**EXERCISE REQUIREMENTS:**
How many lines in the data below have the string "netlist"? Reply with the number alone.

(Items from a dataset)
########
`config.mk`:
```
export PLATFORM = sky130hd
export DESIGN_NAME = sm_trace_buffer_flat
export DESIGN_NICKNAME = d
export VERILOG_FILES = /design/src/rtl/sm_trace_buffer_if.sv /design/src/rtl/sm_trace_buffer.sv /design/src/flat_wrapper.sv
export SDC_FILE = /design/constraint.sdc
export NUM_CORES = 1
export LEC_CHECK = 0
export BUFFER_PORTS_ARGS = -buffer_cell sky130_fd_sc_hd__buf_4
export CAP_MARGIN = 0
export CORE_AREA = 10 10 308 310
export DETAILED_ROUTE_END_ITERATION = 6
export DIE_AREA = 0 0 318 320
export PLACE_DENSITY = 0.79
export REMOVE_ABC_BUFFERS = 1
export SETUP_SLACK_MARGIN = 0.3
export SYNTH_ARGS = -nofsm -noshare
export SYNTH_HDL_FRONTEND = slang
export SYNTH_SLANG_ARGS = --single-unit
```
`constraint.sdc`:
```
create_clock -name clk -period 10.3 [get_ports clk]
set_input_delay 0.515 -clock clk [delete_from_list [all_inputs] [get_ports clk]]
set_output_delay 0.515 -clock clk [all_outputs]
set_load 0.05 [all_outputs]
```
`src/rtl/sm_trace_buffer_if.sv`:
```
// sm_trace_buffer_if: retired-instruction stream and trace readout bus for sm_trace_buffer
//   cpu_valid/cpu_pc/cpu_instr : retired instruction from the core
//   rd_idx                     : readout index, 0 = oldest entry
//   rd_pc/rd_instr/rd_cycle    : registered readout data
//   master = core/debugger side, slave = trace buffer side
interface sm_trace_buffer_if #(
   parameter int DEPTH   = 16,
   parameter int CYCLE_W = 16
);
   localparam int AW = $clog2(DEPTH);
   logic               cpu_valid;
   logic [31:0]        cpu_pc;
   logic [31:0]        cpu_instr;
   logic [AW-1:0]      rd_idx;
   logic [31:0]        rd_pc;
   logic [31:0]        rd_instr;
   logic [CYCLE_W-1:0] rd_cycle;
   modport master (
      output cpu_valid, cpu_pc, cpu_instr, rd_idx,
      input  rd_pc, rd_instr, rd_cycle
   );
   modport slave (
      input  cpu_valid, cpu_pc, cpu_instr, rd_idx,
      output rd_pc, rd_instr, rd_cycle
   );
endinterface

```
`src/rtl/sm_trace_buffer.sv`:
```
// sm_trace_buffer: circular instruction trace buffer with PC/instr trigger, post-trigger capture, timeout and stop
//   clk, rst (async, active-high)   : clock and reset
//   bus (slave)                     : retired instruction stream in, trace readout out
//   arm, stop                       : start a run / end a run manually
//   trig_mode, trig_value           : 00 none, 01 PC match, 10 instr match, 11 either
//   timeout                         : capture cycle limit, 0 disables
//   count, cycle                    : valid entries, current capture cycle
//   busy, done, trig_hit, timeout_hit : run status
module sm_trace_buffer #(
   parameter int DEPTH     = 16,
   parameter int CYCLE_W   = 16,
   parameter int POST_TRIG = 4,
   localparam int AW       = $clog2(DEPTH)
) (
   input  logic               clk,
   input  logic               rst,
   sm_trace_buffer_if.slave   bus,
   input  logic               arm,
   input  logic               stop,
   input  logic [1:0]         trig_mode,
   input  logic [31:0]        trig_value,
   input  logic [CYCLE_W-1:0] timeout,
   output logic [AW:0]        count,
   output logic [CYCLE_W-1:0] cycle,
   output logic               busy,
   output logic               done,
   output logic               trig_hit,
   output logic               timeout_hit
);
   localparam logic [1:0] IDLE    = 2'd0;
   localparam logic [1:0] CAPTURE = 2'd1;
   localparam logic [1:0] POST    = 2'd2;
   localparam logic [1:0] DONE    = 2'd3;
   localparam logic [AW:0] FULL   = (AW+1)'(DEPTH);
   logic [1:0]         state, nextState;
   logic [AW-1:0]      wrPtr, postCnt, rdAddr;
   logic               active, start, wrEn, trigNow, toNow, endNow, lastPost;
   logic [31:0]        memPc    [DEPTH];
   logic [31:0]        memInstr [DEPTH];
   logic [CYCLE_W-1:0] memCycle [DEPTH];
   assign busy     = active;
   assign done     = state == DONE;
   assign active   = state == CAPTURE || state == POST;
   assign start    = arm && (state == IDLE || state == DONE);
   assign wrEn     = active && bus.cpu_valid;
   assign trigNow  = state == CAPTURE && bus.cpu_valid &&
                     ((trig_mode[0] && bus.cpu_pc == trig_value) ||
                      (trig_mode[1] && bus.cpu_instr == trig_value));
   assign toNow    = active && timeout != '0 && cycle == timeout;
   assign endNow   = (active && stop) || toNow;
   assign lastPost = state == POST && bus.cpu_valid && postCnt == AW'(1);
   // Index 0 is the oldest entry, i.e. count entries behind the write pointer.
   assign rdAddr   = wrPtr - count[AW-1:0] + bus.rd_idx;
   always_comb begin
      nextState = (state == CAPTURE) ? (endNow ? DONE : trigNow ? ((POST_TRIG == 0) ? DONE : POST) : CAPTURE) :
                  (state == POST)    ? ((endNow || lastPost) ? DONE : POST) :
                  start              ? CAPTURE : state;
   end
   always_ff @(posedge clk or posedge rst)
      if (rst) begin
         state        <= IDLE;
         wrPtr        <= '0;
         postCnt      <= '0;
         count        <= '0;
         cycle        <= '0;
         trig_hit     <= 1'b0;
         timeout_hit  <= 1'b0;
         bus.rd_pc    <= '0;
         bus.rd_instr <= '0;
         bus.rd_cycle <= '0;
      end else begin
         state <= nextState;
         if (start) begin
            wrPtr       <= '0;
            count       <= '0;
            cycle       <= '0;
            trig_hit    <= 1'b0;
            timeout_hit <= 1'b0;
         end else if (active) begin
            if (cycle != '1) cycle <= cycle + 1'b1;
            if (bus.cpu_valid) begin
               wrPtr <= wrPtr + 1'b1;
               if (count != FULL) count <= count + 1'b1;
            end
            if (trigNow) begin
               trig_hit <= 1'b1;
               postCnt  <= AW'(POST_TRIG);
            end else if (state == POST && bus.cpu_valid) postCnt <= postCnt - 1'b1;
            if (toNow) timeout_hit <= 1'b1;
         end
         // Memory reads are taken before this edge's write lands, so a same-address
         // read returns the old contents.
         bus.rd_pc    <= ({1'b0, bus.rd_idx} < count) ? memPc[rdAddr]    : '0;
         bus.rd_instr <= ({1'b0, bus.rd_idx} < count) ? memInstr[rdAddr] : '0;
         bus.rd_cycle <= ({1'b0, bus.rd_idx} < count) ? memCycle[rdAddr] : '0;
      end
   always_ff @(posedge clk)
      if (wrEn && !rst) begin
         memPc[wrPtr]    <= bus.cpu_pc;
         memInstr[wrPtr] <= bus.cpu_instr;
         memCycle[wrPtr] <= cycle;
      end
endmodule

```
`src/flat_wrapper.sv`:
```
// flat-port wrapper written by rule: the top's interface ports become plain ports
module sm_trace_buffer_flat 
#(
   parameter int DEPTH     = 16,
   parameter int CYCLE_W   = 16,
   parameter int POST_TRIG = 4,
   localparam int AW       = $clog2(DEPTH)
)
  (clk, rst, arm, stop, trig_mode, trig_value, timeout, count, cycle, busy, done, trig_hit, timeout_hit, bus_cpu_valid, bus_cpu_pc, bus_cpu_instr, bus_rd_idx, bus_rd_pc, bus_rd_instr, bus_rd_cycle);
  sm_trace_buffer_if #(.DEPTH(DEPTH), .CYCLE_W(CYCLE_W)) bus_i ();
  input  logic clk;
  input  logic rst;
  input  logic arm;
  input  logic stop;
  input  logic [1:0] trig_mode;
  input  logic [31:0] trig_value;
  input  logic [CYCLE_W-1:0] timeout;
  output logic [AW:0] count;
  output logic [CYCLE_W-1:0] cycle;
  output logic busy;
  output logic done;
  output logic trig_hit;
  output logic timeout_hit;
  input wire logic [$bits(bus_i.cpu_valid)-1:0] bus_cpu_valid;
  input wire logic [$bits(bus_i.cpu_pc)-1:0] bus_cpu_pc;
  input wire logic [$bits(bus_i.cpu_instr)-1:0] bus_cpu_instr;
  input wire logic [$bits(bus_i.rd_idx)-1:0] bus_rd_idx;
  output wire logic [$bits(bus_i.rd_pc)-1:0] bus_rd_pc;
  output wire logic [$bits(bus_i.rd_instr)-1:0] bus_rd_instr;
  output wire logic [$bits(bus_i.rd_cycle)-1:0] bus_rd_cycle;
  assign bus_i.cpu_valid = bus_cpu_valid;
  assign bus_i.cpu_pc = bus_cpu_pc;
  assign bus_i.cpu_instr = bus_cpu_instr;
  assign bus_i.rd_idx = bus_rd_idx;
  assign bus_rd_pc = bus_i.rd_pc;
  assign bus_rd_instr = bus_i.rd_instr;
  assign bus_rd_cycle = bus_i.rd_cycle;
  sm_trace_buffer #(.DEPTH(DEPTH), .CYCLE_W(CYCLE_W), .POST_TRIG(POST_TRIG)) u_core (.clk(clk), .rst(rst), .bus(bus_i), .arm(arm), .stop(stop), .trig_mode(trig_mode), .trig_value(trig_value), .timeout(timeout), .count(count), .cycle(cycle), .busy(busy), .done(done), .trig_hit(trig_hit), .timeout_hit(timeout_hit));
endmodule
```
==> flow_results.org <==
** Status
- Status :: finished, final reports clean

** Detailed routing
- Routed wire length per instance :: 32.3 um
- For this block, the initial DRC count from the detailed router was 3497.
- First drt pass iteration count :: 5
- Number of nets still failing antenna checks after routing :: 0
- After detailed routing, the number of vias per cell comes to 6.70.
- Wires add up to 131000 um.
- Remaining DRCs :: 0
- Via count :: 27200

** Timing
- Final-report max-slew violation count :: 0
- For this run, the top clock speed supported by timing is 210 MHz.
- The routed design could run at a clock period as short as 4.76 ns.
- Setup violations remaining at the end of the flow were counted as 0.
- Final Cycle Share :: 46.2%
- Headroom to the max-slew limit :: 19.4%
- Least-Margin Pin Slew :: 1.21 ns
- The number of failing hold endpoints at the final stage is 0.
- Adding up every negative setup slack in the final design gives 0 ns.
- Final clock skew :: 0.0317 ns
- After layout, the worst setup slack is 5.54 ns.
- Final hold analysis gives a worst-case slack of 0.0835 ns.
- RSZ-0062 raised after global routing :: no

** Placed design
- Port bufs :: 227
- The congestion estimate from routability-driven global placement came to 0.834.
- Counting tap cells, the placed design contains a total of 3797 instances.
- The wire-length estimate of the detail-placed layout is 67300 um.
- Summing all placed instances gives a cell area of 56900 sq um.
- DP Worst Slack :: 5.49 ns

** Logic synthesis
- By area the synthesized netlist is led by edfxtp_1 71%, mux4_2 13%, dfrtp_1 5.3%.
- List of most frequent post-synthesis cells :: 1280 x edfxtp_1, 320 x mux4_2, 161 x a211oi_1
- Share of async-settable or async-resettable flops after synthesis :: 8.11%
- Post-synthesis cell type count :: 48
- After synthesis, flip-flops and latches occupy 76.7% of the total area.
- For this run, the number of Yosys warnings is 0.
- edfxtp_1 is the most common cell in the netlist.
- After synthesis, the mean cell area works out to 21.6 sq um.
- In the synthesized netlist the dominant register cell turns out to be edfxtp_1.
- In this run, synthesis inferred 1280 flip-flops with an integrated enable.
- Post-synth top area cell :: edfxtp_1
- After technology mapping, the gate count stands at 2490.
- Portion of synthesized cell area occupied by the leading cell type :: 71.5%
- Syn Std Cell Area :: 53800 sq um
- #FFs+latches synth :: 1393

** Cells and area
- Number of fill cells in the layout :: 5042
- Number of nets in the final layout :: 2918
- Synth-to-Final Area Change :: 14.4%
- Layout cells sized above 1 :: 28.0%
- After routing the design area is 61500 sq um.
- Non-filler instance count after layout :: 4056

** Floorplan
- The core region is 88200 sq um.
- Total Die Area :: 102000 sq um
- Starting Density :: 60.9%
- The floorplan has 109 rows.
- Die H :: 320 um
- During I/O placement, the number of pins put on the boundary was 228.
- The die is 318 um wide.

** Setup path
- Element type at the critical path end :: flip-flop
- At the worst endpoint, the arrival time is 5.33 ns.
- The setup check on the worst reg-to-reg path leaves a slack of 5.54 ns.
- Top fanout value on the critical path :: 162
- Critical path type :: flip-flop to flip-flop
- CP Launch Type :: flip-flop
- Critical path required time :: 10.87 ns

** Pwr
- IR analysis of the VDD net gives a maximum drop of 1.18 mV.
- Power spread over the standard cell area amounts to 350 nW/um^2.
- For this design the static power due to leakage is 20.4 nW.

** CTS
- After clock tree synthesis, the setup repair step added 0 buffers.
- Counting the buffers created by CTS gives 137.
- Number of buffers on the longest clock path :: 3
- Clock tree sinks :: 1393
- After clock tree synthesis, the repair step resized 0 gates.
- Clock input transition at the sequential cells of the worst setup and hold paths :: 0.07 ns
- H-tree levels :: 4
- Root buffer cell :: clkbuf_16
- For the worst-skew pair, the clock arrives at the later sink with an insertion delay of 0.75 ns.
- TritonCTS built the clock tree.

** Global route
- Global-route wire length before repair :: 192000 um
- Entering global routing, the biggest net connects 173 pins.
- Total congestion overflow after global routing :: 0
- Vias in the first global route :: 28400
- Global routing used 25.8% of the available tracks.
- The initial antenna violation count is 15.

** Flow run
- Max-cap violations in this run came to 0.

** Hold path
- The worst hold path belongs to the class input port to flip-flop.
########
**WRITTEN SOLUTION:**
3